Simple(r) way to derive the expectation of an inverse Wishart?

685 Views Asked by At

I am looking for a simple way to derive the expectation of an inverse Wishart matrix. , with distribution $W^{-1}$ where $W=\sum_{i=1}^n \Sigma^{1/2} g_i g_i^T \Sigma^{1/2}$ for a covariance $\Sigma\in R^{d\times d}$ and iid standard vectors $g_i\sim N(0,I_d)$. The covariance $\Sigma$ is assumed invertible.

I will give a complete argument below, but the argument is too complicated for my liking, especially to teach to late undergraduate students.

The first observation is that $$ E[W^{-1}] = \Sigma^{-1/2} E\left[\left(\sum_{i=1}^n g_i g_i^T\right)^{-1}\right] \Sigma^{-1/2} $$ so that it is enough to treat the case $\Sigma=I_p$. Assume $\Sigma= I_p$ here after.

Another easy result is for the non-diagonal terms of $E[W^{-1}]$. With identity covariance, $\sum_i g_i g_i^T$ and $\sum_i \tilde g_i \tilde g_i^T$ with $\tilde g_i = D g_i$ have the same distribution where $D=\operatorname{diag}(1,...,1,-1,1,..1)$ (only one sign change). This implies that $$E[W^{-1}] = D^{-1} E[W^{-1}] D^{-1}$$ so that $E[W^{-1}]_{ij}=0$ for $i\ne j$ (outside of the diagonal).

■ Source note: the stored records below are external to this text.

--- src/rtl/stream_mux_rr_pkg.sv ---
// Shared types and helpers for the round-robin / explicit-select stream mux.
package stream_mux_pkg;

  // Arbitration state: free to pick a channel, or locked to one until its last beat
  typedef enum logic {
    ST_IDLE,
    ST_LOCKED
  } state_e;

  // Index width for n items, never narrower than one bit
  function automatic int idx_w(input int n);
    return (n <= 2) ? 1 : $clog2(n);
  endfunction

endpackage

--- src/rtl/stream_mux_rr_arbiter.sv ---
// Combinational round-robin picker: first requester at or after ptr, wrapping at N_CH.
module rr_arbiter
  import stream_mux_pkg::*;
#(
  parameter  int N_CH  = 4,
  localparam int SEL_W = idx_w(N_CH)
) (
  input  logic [N_CH-1:0]  req,
  input  logic [SEL_W-1:0] ptr,
  output logic [SEL_W-1:0] gnt_idx,
  output logic             any_gnt
);

  int   idx;
  logic found;

  // Walk ptr, ptr+1, ... (mod N_CH) and take the first active request
  always_comb begin
    gnt_idx = '0;
    any_gnt = |req;
    found   = 1'b0;
    idx     = 0;
    for (int i = 0; i < N_CH; i++) begin
      idx = int'(ptr) + i;
      if (idx >= N_CH) begin
        idx = idx - N_CH;
      end
      for (int k = 0; k < N_CH; k++) begin
        if (!found && (k == idx) && req[k]) begin
          found   = 1'b1;
          gnt_idx = SEL_W'(k);
        end
      end
    end
  end

endmodule

--- src/rtl/stream_mux_rr.sv ---
// N_CH:1 packet-aware stream mux with explicit-select or round-robin arbitration
// and a single registered output stage.
module stream_mux_rr
  import stream_mux_pkg::*;
#(
  parameter  int N_CH  = 4,
  parameter  int W     = 8,
  localparam int SEL_W = idx_w(N_CH)
) (
  input  logic              clk,
  input  logic              rst,
  input  logic              mode,
  input  logic [SEL_W-1:0]  sel,
  input  logic [N_CH-1:0]   in_valid,
  input  logic [N_CH-1:0]   in_last,
  input  logic [N_CH*W-1:0] in_data,
  output logic [N_CH-1:0]   in_ready,
  output logic              out_valid,
  output logic              out_last,
  output logic [W-1:0]      out_data,
  output logic [SEL_W-1:0]  out_ch,
  input  logic              out_ready
);

  state_e             state_q, state_d;
  logic [SEL_W-1:0]   grant_q, grant_d;
  logic [SEL_W-1:0]   rr_ptr_q, rr_ptr_d;
  logic               out_valid_q, out_valid_d;
  logic               out_last_q, out_last_d;
  logic [W-1:0]       out_data_q, out_data_d;
  logic [SEL_W-1:0]   out_ch_q, out_ch_d;

  logic [SEL_W-1:0]   arb_idx;
  logic               arb_any;
  logic [SEL_W-1:0]   cur_grant;
  logic               grant_ok;
  logic               sel_valid;
  logic               slot_free;
  logic               xfer;
  logic               beat_last;
  logic [W-1:0]       beat_data;

  rr_arbiter #(
    .N_CH (N_CH)
  ) u_arb (
    .req     (in_valid),
    .ptr     (rr_ptr_q),
    .gnt_idx (arb_idx),
    .any_gnt (arb_any)
  );

  assign slot_free = !out_valid_q || out_ready;

  // Pick the candidate channel: locked owner, round-robin winner, or sel (out-of-range sel never matches)
  always_comb begin
    cur_grant = grant_q;
    grant_ok  = 1'b1;
    sel_valid = 1'b0;
    for (int k = 0; k < N_CH; k++) begin
      if (SEL_W'(k) == sel) begin
        sel_valid = in_valid[k];
      end
    end
    if (state_q == ST_IDLE) begin
      if (mode) begin
        cur_grant = arb_idx;
        grant_ok  = arb_any;
      end else begin
        cur_grant = sel;
        grant_ok  = sel_valid;
      end
    end
  end

  // Decode in_ready to the single granted channel and steer its beat toward the output register
  always_comb begin
    in_ready  = '0;
    beat_last = 1'b0;
    beat_data = '0;
    for (int k = 0; k < N_CH; k++) begin
      if (SEL_W'(k) == cur_grant) begin
        in_ready[k] = slot_free && grant_ok && !rst;
        beat_last   = in_last[k];
        beat_data   = in_data[k*W +: W];
      end
    end
  end

  assign xfer = |(in_valid & in_ready);

  // Packet lock FSM, grant capture and round-robin pointer advance on last beats
  always_comb begin
    state_d  = state_q;
    grant_d  = grant_q;
    rr_ptr_d = rr_ptr_q;
    if (xfer) begin
      if (beat_last) begin
        state_d  = ST_IDLE;
        rr_ptr_d = (cur_grant == SEL_W'(N_CH - 1)) ? '0 : cur_grant + SEL_W'(1);
      end else begin
        state_d = ST_LOCKED;
        grant_d = cur_grant;
      end
    end
  end

  // Output stage: load on transfer, drop valid once consumed, otherwise hold
  always_comb begin
    out_valid_d = out_valid_q;
    out_last_d  = out_last_q;
    out_data_d  = out_data_q;
    out_ch_d    = out_ch_q;
    if (xfer) begin
      out_valid_d = 1'b1;
      out_last_d  = beat_last;
      out_data_d  = beat_data;
      out_ch_d    = cur_grant;
    end else if (out_ready) begin
      out_valid_d = 1'b0;
    end
  end

  // State and output registers with synchronous reset
  always_ff @(posedge clk) begin
    if (rst) begin
      state_q     <= ST_IDLE;
      grant_q     <= '0;
      rr_ptr_q    <= '0;
      out_valid_q <= 1'b0;
      out_last_q  <= 1'b0;
      out_data_q  <= '0;
      out_ch_q    <= '0;
    end else begin
      state_q     <= state_d;
      grant_q     <= grant_d;
      rr_ptr_q    <= rr_ptr_d;
      out_valid_q <= out_valid_d;
      out_last_q  <= out_last_d;
      out_data_q  <= out_data_d;
      out_ch_q    <= out_ch_d;
    end
  end

  assign out_valid = out_valid_q;
  assign out_last  = out_last_q;
  assign out_data  = out_data_q;
  assign out_ch    = out_ch_q;

endmodule

--- config.mk ---
export PLATFORM = sky130hd
export DESIGN_NAME = stream_mux_rr
export DESIGN_NICKNAME = d
export VERILOG_FILES = /design/src/rtl/stream_mux_rr_pkg.sv /design/src/rtl/stream_mux_rr_arbiter.sv /design/src/rtl/stream_mux_rr.sv
export SDC_FILE = /design/constraint.sdc
export NUM_CORES = 1
export LEC_CHECK = 0
export CORE_MARGIN = 1
export CORE_UTILIZATION = 36
export CTS_CLUSTER_SIZE = 10
export DETAILED_ROUTE_END_ITERATION = 10
export PLACE_DENSITY = 0.76
export SETUP_SLACK_MARGIN = 0.5
export SKIP_CTS_REPAIR_TIMING = 1
export SLEW_MARGIN = 10
export SYNTH_ARGS = -nofsm -noshare
export SYNTH_HDL_FRONTEND = slang
export SYNTH_SLANG_ARGS = --single-unit
--- constraint.sdc ---
create_clock -name clk -period 2.6 [get_ports clk]
set_input_delay 0.52 -clock clk [delete_from_list [all_inputs] [get_ports clk]]
set_output_delay 0.52 -clock clk [all_outputs]
set_load 0.05 [all_outputs]
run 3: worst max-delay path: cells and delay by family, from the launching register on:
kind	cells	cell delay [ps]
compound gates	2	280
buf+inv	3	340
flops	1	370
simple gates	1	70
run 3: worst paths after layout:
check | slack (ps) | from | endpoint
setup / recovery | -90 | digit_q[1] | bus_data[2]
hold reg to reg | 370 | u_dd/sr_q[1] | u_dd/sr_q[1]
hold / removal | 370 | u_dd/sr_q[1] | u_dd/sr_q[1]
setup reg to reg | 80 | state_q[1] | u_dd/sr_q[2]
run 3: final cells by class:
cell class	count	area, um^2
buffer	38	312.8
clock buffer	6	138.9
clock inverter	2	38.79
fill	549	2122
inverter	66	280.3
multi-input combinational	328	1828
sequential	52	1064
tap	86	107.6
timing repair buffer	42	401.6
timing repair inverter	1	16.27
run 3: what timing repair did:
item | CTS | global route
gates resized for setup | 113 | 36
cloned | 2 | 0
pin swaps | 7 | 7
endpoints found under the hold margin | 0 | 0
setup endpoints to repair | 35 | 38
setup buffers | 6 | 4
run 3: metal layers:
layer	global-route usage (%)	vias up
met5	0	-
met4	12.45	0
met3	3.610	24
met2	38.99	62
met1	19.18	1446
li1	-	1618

It remains to compute the diagonal elements, and this is the step that is too complex to my liking. By symmetry, $$E[W^{-1}]_{ii} = \frac 1 d E[\operatorname{trace}[W^{-1}].$$ The trace is also the sum of the eigenvalues $\lambda_i(W^{-1})$ of $W^{-1}$, or the following Frobenius norm: $$ E[\operatorname{trace}[W^{-1}] = E\sum_{i=1}^d \lambda_i(W)^{-1} = E[\|G^\dagger\|_F^2] $$ where $G\in R^{n\times d}$ is the matrix with $n$ rows $g_1,...,g_n$, and $\dagger$ denotes the pseudo-inverse. At this point, if $c_1,...,c_d$ are the columns of $G^\dagger$, the above display is $\sum_{j=1}^d \|c_j\|_2^2$. Furthermore by definition of the pseudo-inverse, with $z_1,...,z_d$ the rows of $G$, we have $c_j^Tz_j=1$ and $c_j^T z_k0$ for $j\ne k$. This implies that $c_j$ belongs to the orthogonal complement of $\{z_k, k\in\{1,...,d\}\setminus j\}$. Since $c_j$ belongs to the span of $z_1,...,z_d$, it must be that $c_j = \theta_j Q_j z_j$ with $Q_j\in R^{n\times n}$ the orthogonal projection onto $\{z_k, k\in\{1,...,d\}\setminus j\}^\perp$ and $\theta_j$ a scalar. The condition $c_j^Tz_j=1$ then reveals $\theta_j = \|Q_jz_j\|_2^{-2}$. Finally, $\|Q_jz_j\|_2^2$ has $\chi^2_{n-d+1}$ distribution as $Q_j$ and $z_j$ are independent thanks to $G$ having iid $N(0,1)$ entries, hence $$ E[\operatorname{trace}[W^{-1}] ] = E\sum_{j=1}^d \|c_j\|_2^2 = E\sum_{j=1}^d \|Q_j z_j\|_2^{-2} = \frac{d}{(n-d+1) -2} = \frac{d}{n-d-1} $$ provided that we already know that the expectation of an inverse $\chi^2_\nu$ distribution has expectaiton $1/(\nu-2)$ for $\nu>2$.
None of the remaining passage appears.